Está claro que há temas que ainda hoje me interessam... como fotografia, eletrônica, arquitetura e decoração, revistas sobre motos e pouca coisa fora disso. Contudo, além das HQs, dos "gibis" de todo tipo, só duas coisas me impeliam à leitura, me atraíam para ela: as revistinhas "SELEÇÕES" (Reader's Digest) e os livretos surrados e amarelecidos da MMEQ, a famosa série de contos policiais "Mistério Magazine Ellery Queen".

Já com 2 ou 3 décadas de existência nos anos 70, a revista "Mistério Magazine" reunia os melhores autores da época, os mais criativos, os mais empolgantes. Era um dos poucos prazeres deste favelado sem recursos para frequentar bailes e cinemas sentar-se no beliche surrado, sob a luz hesitante dos lampiões a querosene, para "devorar" vários exemplares antigos da MMEQ, comprados por centavos nos "sebos" de Copacabana.

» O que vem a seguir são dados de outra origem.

Source: an optimization exercise on an open RTL-to-GDS flow (aim: small area, a short achievable clock period and few clock cycles). Production flows keep margins and buffers that such runs may drop.
At most, simulation tests tie the RTL to the original design; equivalence was not proved.
Power figures rest on the tool's default switching activity, not on a simulated workload.

Setup of old:
Design ccb, start of the top module:
module ccb (
    input  wire         clk,
    input  wire         rst,
    input  wire         cmd_valid,
    output reg          cmd_ready,
    input  wire [31:0]  cmd_data,
    output reg          rsp_valid,
    output reg  [2:0]   rsp_status,
    output reg  [31:0]  rsp_value,
    input  wire         edge_valid,
    input  wire [31:0]  edge_data,
    input  wire [29:0]  pin_i,
    input  wire [63:0]  time_i,
    output reg          ev_valid,
    output reg          ev_pulse,
    output reg  [2:0]   ev_ch,
    output reg  [15:0]  ev_val,
    output wire [127:0] duty_o,
    output reg  [29:0]  pin_oe,
    output reg  [89:0]  pin_ch,
    output wire         err_o
);
For scale: roughly 1100 flip-flops, ~470 I/O pins, about 68000 sq um of cells after synthesis.
==> flow/config.mk <==
export PLATFORM = sky130hd
export DESIGN_NAME = ccb
export DESIGN_NICKNAME = ccb
export VERILOG_FILES = /design/flow/design.v
export SDC_FILE = /design/flow/constraint.sdc
export NUM_CORES = 4
export LEC_CHECK = 0
export ABC_CLOCK_PERIOD_IN_PS = 3000
export CAP_MARGIN = 20
export CELL_PAD_IN_SITES_DETAIL_PLACEMENT = 1
export CELL_PAD_IN_SITES_GLOBAL_PLACEMENT = 1
export CORE_MARGIN = 2
export CORE_UTILIZATION = 40
export SLEW_MARGIN = 20
==> flow/constraint.sdc <==
create_clock -name core_clock -period 14.0 [get_ports {clk}]
set_input_delay 2.8000 -clock core_clock [delete_from_list [all_inputs] [get_ports {clk}]]
set_output_delay 2.8000 -clock core_clock [all_outputs]
set_load 0.01 [all_outputs]
standard.sh (not shown) runs the stock make flow with config.mk's settings and CLKGATE_MAP_FILE= SYNTH_SCRIPT=/design/flow/synth_recipe.tcl, a recipe that flattens the netlist after the stock synthesis.
==> flow/flow/run.sh <==
#!/bin/bash
# Standard layout, with timing repair aimed well below the design's period
# and plain buffers (instead of delay cells) on the ports.
set -euo pipefail
bash standard.sh SETUP_SLACK_MARGIN=9 "BUFFER_PORTS_ARGS=-buffer_cell sky130_fd_sc_hd__buf_2" finish > standard_flow.log 2>&1
Testbench counts of old, summed over its fixed seeds: cycles 30,149.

Definidos como "short stories", os minicontos publicados pela revista tinham todos uma qualidade essencial... eram eletrizantes! Iniciada a leitura, nos era quase impossível largá-la. Alguns abordavam crimes horrendos, do tipo passional, mas com tal elegância -- não encontrei têrmo melhor -- que o leitor mal percebia a barbárie contida nos fatos retratados. Lembro-me de um furto acontecido na entrada de um baile e "resolvido" em apenas 8 ou 10 linhas, embora boa parte deles exigisse página e meia.

A MMEQ me "induziu" a ler todo tipo de conto, a me enfurnar nas famosas coletâneas "do conto universal", descobrindo autores e estórias magníficas, mas o SABOR vivenciado pelos textos da revista eu só sentiria novamente adiante, num conto de terror denominado "O Escaravelho Dourado" -- cujo autor desconheço e cuja obra jamais tornei a encontrar -- e nos escritos de Edgar Allan Poe, esse um mestre imbatível no gênero.

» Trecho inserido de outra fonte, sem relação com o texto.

Source: an optimization exercise on an open RTL-to-GDS flow (aim: a short achievable clock period and few clock cycles). Production flows keep margins and buffers that such runs may drop. RTL that was checked went through simulation tests only; none was proved equivalent to the original.

==> 08-23: inputs <==
## stark_core
module stark_core (
    input  wire        clk,
    input  wire        rst,
    output wire        mem_re,
    output wire [11:0] mem_raddr,
    input  wire [31:0] mem_rdata,
    output reg         mem_we,
    output reg  [11:0] mem_waddr,
    output reg  [31:0] mem_wdata,
    output reg         halted,
    output reg         faulted,
    output reg  [2:0]  fault_code,
    output reg  [31:0] fault_info,
    output wire [31:0] pc,
    output wire [31:0] r0,
    output wire [31:0] r1,
    output wire [31:0] r2,
    output wire [31:0] r3,
    output wire        flag
);
    localparam [31:0] RSV  = 32'd256;
    localparam [31:0] SIZE = 32'd2304;
    localparam integer QN = 16;         
    localparam integer DK = 4;          
    localparam [2:0] S_RUN   = 3'd0;    
    localparam [2:0] S_MUL   = 3'd1;    
    localparam [2:0] S_DSET  = 3'd2;    
    localparam [2:0] S_DIV   = 3'd3;    
    localparam [2:0] S_FAULT = 3'd4;    
    localparam [2:0] S_DONE  = 3'd5;    
    reg [2:0]  state;
    reg [11:0] pcr;                     
    reg [31:0] x0, x1, x2, x3;
    reg        flag_q;
    assign pc   = {20'd0, pcr};
    assign flag = flag_q;
    assign r0   = x0;
    assign r1   = x1;
    assign r2   = x2;
    assign r3   = x3;
    function [31:0] xsel(input [1:0] i);
        case (i)
            2'd0: xsel = x0;
            2'd1: xsel = x1;
            2'd2: xsel = x2;
            default: xsel = x3;
        endcase
    endfunction
    reg [8*QN-1:0] qv;
    reg [4:0]      qn;
    reg            pend;        
    reg [12:0]     fa;          
    reg            fl_wait;     
    wire [7:0] h0 = qv[7:0];
    wire [7:0] h1 = qv[15:8];
    wire [7:0] h2 = qv[23:16];
    wire [7:0] h3 = qv[31:24];
    wire [7:0] h4 = qv[39:32];
    wire [7:0] h5 = qv[47:40];
    wire [7:0] h6 = qv[55:48];
    wire [7:0] h7 = qv[63:56];
    wire [7:0] h8 = qv[71:64];
    reg        d_valid;
    reg [3:0]  d_len;           
    reg [7:0]  d_regs;          
    always @* begin
        d_valid = 1'b1;
        d_len   = 4'd1;
        d_regs  = 8'b0;
        case (h0)
            8'h01:                      begin d_len = 4'd1; d_regs = 8'b00000000; end
            8'h10, 8'h18:               begin d_len = 4'd3; d_regs = 8'b00000011; end
  ...
==> flow/config.mk <==
export PLATFORM = sky130hd
export DESIGN_NAME = stark_core
export DESIGN_NICKNAME = stark_core
export VERILOG_FILES = /design/flow/design.v
export SDC_FILE = /design/flow/constraint.sdc
export NUM_CORES = 4
export LEC_CHECK = 0
export ABC_CLOCK_PERIOD_IN_PS = 4000
export CAP_MARGIN = 20
export CORE_MARGIN = 2
export CORE_UTILIZATION = 40
export SETUP_SLACK_MARGIN = 5
export SLEW_MARGIN = 20
export TNS_END_PERCENT = 100
==> flow/constraint.sdc <==
create_clock -name core_clock -period 12.0 [get_ports {clk}]
set_input_delay 2.4000 -clock core_clock [delete_from_list [all_inputs] [get_ports {clk}]]
set_output_delay 2.4000 -clock core_clock [all_outputs]
set_load 0.01 [all_outputs]
run.sh (not shown) runs the stock make flow with config.mk's settings and CLKGATE_MAP_FILE= SYNTH_SCRIPT=/design/flow/synth_recipe.tcl, a recipe that flattens the netlist after the stock synthesis.
==> inputs of 07-04, as changes to 08-23 <==
--- a/flow/design.v
+++ b/flow/design.v
@@ -19,11 +19,11 @@
     output wire        flag
 );
     localparam [31:0] RSV  = 32'd256;
     localparam [31:0] SIZE = 32'd2304;
     localparam integer QN = 16;         
-    localparam integer DK = 4;          
+    localparam integer DK = 2;          
     localparam [2:0] S_RUN   = 3'd0;    
     localparam [2:0] S_MUL   = 3'd1;    
     localparam [2:0] S_DSET  = 3'd2;    
     localparam [2:0] S_DIV   = 3'd3;    
     localparam [2:0] S_FAULT = 3'd4;    
ABC_CLOCK_PERIOD_IN_PS = default   (was 4000)
==> comparison table <==
	08-23	07-04
Outcome	finished clean	finished clean
Placer's final routability congestion estimate	1.03	1.04
Share of final-layout standard cells stronger than drive strength 1	18.8%	14.3%
Gate Count Post-Synth	8,519	7,785
RR Startpoint	dv_quo[31]	m_b[4]
Largest net degree at the start of global routing	200	95
Global-route wire length before repair	496,000 um	450,000 um
Post-CTS clock slew at the launch and capture registers of the worst setup and hold paths	70 ps	60 ps
Core box area	165,000 um^2	156,000 um^2
Number of well-tap cells placed	2,189	2,058
Worst hold slack across all endpoints	450 ps	451 ps
Testbench counts of 08-23, summed over its fixed seeds: cycles 19,169.
Testbench counts of 07-04, summed over its fixed seeds: cycles 21,516.

---

==> build 85: inputs <==
stark_core, a different RTL version from the one above (not shown whole).
==> flow/config.mk <==
export PLATFORM = sky130hd
export DESIGN_NAME = stark_core
export DESIGN_NICKNAME = stark_core
export VERILOG_FILES = /design/flow/design.v
export SDC_FILE = /design/flow/constraint.sdc
export NUM_CORES = 4
export LEC_CHECK = 0
export ABC_CLOCK_PERIOD_IN_PS = 4000
export CAP_MARGIN = 20
export CORE_MARGIN = 2
export CORE_UTILIZATION = 40
export SETUP_SLACK_MARGIN = 5
export SLEW_MARGIN = 20
export TNS_END_PERCENT = 100
==> flow/constraint.sdc <==
create_clock -name core_clock -period 12.0 [get_ports {clk}]
set_input_delay 2.4000 -clock core_clock [delete_from_list [all_inputs] [get_ports {clk}]]
set_output_delay 2.4000 -clock core_clock [all_outputs]
set_load 0.01 [all_outputs]
==> inputs of build 45, as changes to build 85 <==
--- a/flow/design.v
+++ b/flow/design.v
@@ -18,13 +18,14 @@
     output wire [31:0] r3,
     output wire        flag
 );
     localparam [31:0] RSV  = 32'd256;
     localparam [31:0] SIZE = 32'd2304;
     localparam integer QN = 20;         
-    localparam integer DK = 4;          
+    localparam integer DK = 2;          
+    localparam integer DKN = 4;         
     localparam integer NL = 32;         
     localparam integer LB = 7;          
     localparam [1:0] S_RUN   = 2'd0;    
     localparam [1:0] S_FAULT = 2'd1;    
     localparam [1:0] S_DONE  = 2'd2;    
     reg [1:0]  state;
@@ -51,18 +52,22 @@
     wire e_jmp  = e_v && (e_op[7:2] == 6'b001100);
     wire e_cmp  = e_v && (e_op == 8'h40);
     wire e_hlt  = e_v && (e_op == 8'h01);
     wire e_mul  = e_v && ((e_op == 8'h55) || (e_op == 8'h56));
     wire e_div  = e_v && ((e_op == 8'h57) || (e_op == 8'h58) || (e_op == 8'h59));
     wire e_md   = e_mul || e_div;
-    wire [31:0] alu_y = e_sub ? (e_a - e_b) : (e_a + e_b);
-    wire        e_fwd = e_v && e_we;
-    wire [31:0] xf0 = (e_fwd && e_d == 2'd0) ? alu_y : x0;
-    wire [31:0] xf1 = (e_fwd && e_d == 2'd1) ? alu_y : x1;
-    wire [31:0] xf2 = (e_fwd && e_d == 2'd2) ? alu_y : x2;
-    wire [31:0] xf3 = (e_fwd && e_d == 2'd3) ? alu_y : x3;
+    wire        e_dz  = e_div && (e_a < e_b);
+    wire [31:0] alu_y = e_dz ? 32'd0 : (e_sub ? (e_a - e_b) : (e_a + e_b));
+    wire        e_fwd = (e_v && e_we) || e_dz;
+    reg         mbusy, dbusy;
+    reg  [1:0]  m_d;            
+    wire [31:0] m_y;
+    wire [31:0] xf0 = (e_fwd && e_d == 2'd0) ? alu_y : ((mbusy && m_d == 2'd0) ? m_y : x0);
+    wire [31:0] xf1 = (e_fwd && e_d == 2'd1) ? alu_y : ((mbusy && m_d == 2'd1) ? m_y : x1);
+    wire [31:0] xf2 = (e_fwd && e_d == 2'd2) ? alu_y : ((mbusy && m_d == 2'd2) ? m_y : x2);
+    wire [31:0] xf3 = (e_fwd && e_d == 2'd3) ? alu_y : ((mbusy && m_d == 2'd3) ? m_y : x3);
     function [31:0] xsel(input [1:0] i);
         case (i)
             2'd0: xsel = xf0;
             2'd1: xsel = xf1;
             2'd2: xsel = xf2;
             default: xsel = xf3;
@@ -153,14 +158,12 @@
             8'h19:   begin d_sa = xh1;    d_sv = {24'd0, h2}; end
             8'h1A:   begin d_sa = xh1;    d_sv = {16'd0, h3, h2}; end
             default: begin d_sa = xh1;    d_sv = imm_25; end
         endcase
     end
     wire [31:0] d_t = h0[0] ? imm_14 : xh1;
-    reg        mbusy, dbusy;
-    reg [1:0]  m_d;             
     wire       ubusy = mbusy || dbusy;
     wire e_st_ok  = (e_sa > RSV) && (e_sa < SIZE - 32'd3);
     wire e_taken  = !e_op[1] || !flag_q;
     wire e_jmp_ok = (e_t > RSV) && (e_t < SIZE);
     wire e_div0   = (e_b == 32'd0);
     wire e_f2 = e_st && !e_st_ok;
@@ -178,14 +181,14 @@
     wire        run     = (state == S_RUN);
     wire [12:0] pc_len  = {1'b0, pcr} + {9'd0, d_len};
     wire        overrun = (pc_len > {1'b0, SIZE[11:0]});
     wire        regbad  = |(d_regs & {h8[7:2] != 0, h7[7:2] != 0, h6[7:2] != 0, h5[7:2] != 0,
                                       h4[7:2] != 0, h3[7:2] != 0, h2[7:2] != 0, h1[7:2] != 0});
     wire        d_bad   = !d_valid || regbad || overrun;
-    wire        hz_on   = ubusy || e_md;
-    wire [1:0]  hz_d    = ubusy ? m_d : e_d;
+    wire        hz_on   = dbusy || e_mul || (e_div && !e_dz);
+    wire [1:0]  hz_d    = dbusy ? m_d : e_d;
     wire [7:0]  hz_m    = {h8[1:0] == hz_d, h7[1:0] == hz_d, h6[1:0] == hz_d, h5[1:0] == hz_d,
                            h4[1:0] == hz_d, h3[1:0] == hz_d, h2[1:0] == hz_d, h1[1:0] == hz_d};
     wire        hz      = hz_on && ((|(d_regs & hz_m)) || op_md || op_hlt);
     wire        d_go    = run && !pc_end && have && !d_bad && !hz && !e_redir && !e_stop;
     wire        d_redir = d_go && op_jimm;       
     wire        d_rd    = run && op_jimm && (qn >= 5'd5);
@@ -324,30 +327,35 @@
         end
     end
     reg  [31:0] m_p0;
     reg  [23:0] m_p1;
     reg  [15:0] m_p2;
     reg  [7:0]  m_p3;
-    wire [31:0] m_y = m_p0 + {m_p1, 8'd0} + {m_p2, 16'd0} + {m_p3, 24'd0};
+    assign m_y = m_p0 + {m_p1, 8'd0} + {m_p2, 16'd0} + {m_p3, 24'd0};
     reg [31:0] dv_quo, dv_rem, dv_den;
     reg [33:0] dv_d3;
-    reg [3:0]  dv_cnt;
+    reg [4:0]  dv_cnt;
+    reg        dv_nar;
     function [5:0] msb32(input [31:0] v);    
         integer k;
         begin
             msb32 = 6'd0;
             for (k = 0; k < 32; k = k + 1)
                 if (v[k]) msb32 = k + 1;
         end
     endfunction
     wire [5:0] mn = msb32(e_a);
     wire [5:0] md = msb32(e_b);
     wire [6:0] nbs = {1'b0, mn} - {1'b0, md} + 7'd1;    
     wire [5:0] nb  = nbs[6] ? 6'd0 : nbs[5:0];
-    wire [5:0] nbr_raw = (nb + DK - 1) / DK * DK;
-    wire [5:0] nbr = (nbr_raw == 6'd0) ? DK : ((nbr_raw > 6'd32) ? 6'd32 : nbr_raw);
+    wire       nar = (md <= 6'd8);
+    wire [5:0] nbr_w = (nb + DK - 1) / DK * DK;
+    wire [5:0] nbr_n = (nb + DKN - 1) / DKN * DKN;
+    wire [5:0] nbr_raw = nar ? nbr_n : nbr_w;
+    wire [5:0] nbr = (nbr_raw == 6'd0) ? (nar ? DKN : DK) : ((nbr_raw > 6'd32) ? 6'd32 : nbr_raw);
+    wire [4:0] ncyc = nar ? ((nbr + DKN - 1) / DKN) : (nbr / DK);
     wire [31:0] rem_init = (nbr >= 6'd32) ? 32'd0 : (e_a >> nbr);
     wire [31:0] quo_init = e_a << (6'd32 - nbr);
     reg [31:0] it_rem, it_quo;
     reg [33:0] it_sh, it_t1, it_t2;
     reg [34:0] it_t3;
     integer s;
@@ -368,15 +376,40 @@
                 it_rem = it_t1[31:0]; it_quo[1:0] = 2'd1;
             end else begin
                 it_rem = it_sh[31:0];
             end
         end
     end
+    reg [7:0]  nt_rem;
+    reg [31:0] nt_quo;
+    reg [9:0]  nt_sh;
+    reg [10:0] nt_t1, nt_t2, nt_t3;
+    always @* begin
+        nt_rem = dv_rem[7:0];
+        nt_quo = dv_quo;
+        for (s = 0; s < DKN / 2; s = s + 1) begin
+            nt_sh  = {nt_rem, nt_quo[31:30]};
+            nt_t1  = {1'b0, nt_sh} - {3'b0, dv_den[7:0]};
+            nt_t2  = {1'b0, nt_sh} - {2'b0, dv_den[7:0], 1'b0};
+            nt_t3  = {1'b0, nt_sh} - {1'b0, dv_d3[9:0]};
+            nt_quo = {nt_quo[29:0], 2'b00};
+            if (!nt_t3[10]) begin
+                nt_rem = nt_t3[7:0]; nt_quo[1:0] = 2'd3;
+            end else if (!nt_t2[10]) begin
+                nt_rem = nt_t2[7:0]; nt_quo[1:0] = 2'd2;
+            end else if (!nt_t1[10]) begin
+                nt_rem = nt_t1[7:0]; nt_quo[1:0] = 2'd1;
+            end else begin
+                nt_rem = nt_sh[7:0];
+            end
+        end
+    end
+    wire [31:0] dv_nq = dv_nar ? nt_quo : it_quo;
     wire        ex_we = e_fwd;
-    wire        u_we  = mbusy || (dbusy && dv_cnt == 4'd1);
-    wire [31:0] u_y   = mbusy ? m_y : it_quo;
+    wire        u_we  = mbusy || (dbusy && dv_cnt == 5'd1);
+    wire [31:0] u_y   = mbusy ? m_y : dv_nq;
     always @(posedge clk) begin
         if (rst) begin
             x0 <= 32'd0;
             x1 <= 32'd0;
             x2 <= 32'd0;
             x3 <= 32'd0;
@@ -459,13 +492,14 @@
             m_p2       <= 16'd0;
             m_p3       <= 8'd0;
             dv_quo     <= 32'd0;
             dv_rem     <= 32'd0;
             dv_den     <= 32'd0;
             dv_d3      <= 34'd0;
-            dv_cnt     <= 4'd0;
+            dv_cnt     <= 5'd0;
+            dv_nar     <= 1'b0;
         end else begin
             mem_we <= e_do_st;
             if (e_do_st) begin
                 mem_waddr <= e_sa[11:0];
                 mem_wdata <= e_sv;
             end
@@ -476,25 +510,26 @@
                 m_d  <= e_d;
                 m_p0 <= e_a * e_b[7:0];
                 m_p1 <= e_a[23:0] * e_b[15:8];
                 m_p2 <= e_a[15:0] * e_b[23:16];
                 m_p3 <= e_a[7:0] * e_b[31:24];
             end
-            if (e_div && !e_div0) begin
+            if (e_div && !e_div0 && !e_dz) begin
                 m_d    <= e_d;
                 dbusy  <= 1'b1;
                 dv_rem <= rem_init;
                 dv_quo <= quo_init;
                 dv_den <= e_b;
                 dv_d3  <= {2'b0, e_b} + {1'b0, e_b, 1'b0};
-                dv_cnt <= nbr / DK;
+                dv_cnt <= ncyc;
+                dv_nar <= nar;
             end else if (dbusy) begin
-                dv_rem <= it_rem;
-                dv_quo <= it_quo;
-                dv_cnt <= dv_cnt - 4'd1;
-                if (dv_cnt == 4'd1)
+                dv_rem <= dv_nar ? {24'd0, nt_rem} : it_rem;
+                dv_quo <= dv_nq;
+                dv_cnt <= dv_cnt - 5'd1;
+                if (dv_cnt == 5'd1)
                     dbusy <= 1'b0;
             end
             if (!(e_stop && ubusy))
                 e_v <= d_go;
             if (d_go) begin
                 e_op   <= h0;
==> comparison table <==
| quantity | build 85 | build 45 |
|---|---|---|
| Routability cong. | 1.26 | 1.26 |
| Num CTS Buffers | 269 | 268 |
| Number of gates resized after cts | 2005 | 1891 |
| Share of the synthesized area in the top cell type | 22.6% | 22.7% |
| Minimum setup slack after placement | 1.65 ns | 0.968 ns |
| Unique masters post-synth | 140 | 133 |
| Cell area after placement | 196000 sq um | 196000 sq um |
| Dpl hpwl | 1150000 um | 1150000 um |
| Status | aborted with a tool error | aborted with a tool error |
| Failing step | global routing | global routing |
| Fraction of synthesized cell area in xor and xnor cells | 2.64% | 2.41% |
| Die Ht | 673 um | 671 um |
| #FFs+latches synth | 2086 | 2088 |
| Synth Area in Compound Gates | 29.8% | 29.6% |
| Simple-gate area share of the yosys netlist | 16.7% | 17.2% |
Testbench counts of build 85, summed over its fixed seeds: cycles 16,475.
The RTL of build 45 was laid out without a check of its function.

[port drivers added, routing unchanged]
In the flow no input, the clock included, has a driving cell. The finished layouts below were timed again as built, in two steps.
Step 1, drivers: a clkbuf_16 drives clk and a buf_2 each remaining input, both assumed.
Step 2 moves the port delays by t, midway between the first and last clock arrival at a register: inputs arrive t later, outputs are due t later. That takes back most of the time a late clock gives input paths.
Three values: no drivers, after step 1, after step 2; two values: the first two.
run | t, ns | slack for setup (ns) | latest minus earliest clock arrival (ns)
08-23 | 0.800 | 0.202 / 0.202 / 0.202 | 0.079 / 0.079
07-04 | 0.788 | 4.369 / 4.369 / 4.369 | 0.057 / 0.057
After both steps every run listed still meets setup and hold.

"Embarquei" nas peripécias dos detetives Sherlock Holmes e Hercules Poirot e nas do inspetor Maigret (de Georges Simenon), nos furtos inacreditáveis de Arsène Lupin, que assisti recentemente na TV com o mesmo preazer de 40 anos atrás e nas aventuras do "Santo", pouco lido e menos conhecido. Mas, tanta leitura de nada me adiantou, sou um escritor verborrágico, prolixo, de encher páginas às dúzias... textos curtos, "short tales" me soam impossíveis !

No futuríssimo livro "QUASE NADA...", que suponho jamais será editado, tenho 2 textos despretenciosos com alguns "laivos" de conto policial. Intitulam-se "Um Assassino em Potencial", rabiscado em 1969 ou 70, em meus primeiros dias como escritor, além do "Manchete Fatal", produzido em meados de 2000. Agora, ouso pôr em "letra de fôrma" virtual recente enredo criminal, na minha cabeça faz algum tempo. Espero que os eventuais leitores não encontrem nele muitas falhas e consigam perceber a história por completo.

"NATO" AZEVEDO (em 21 de fevereiro / 2015)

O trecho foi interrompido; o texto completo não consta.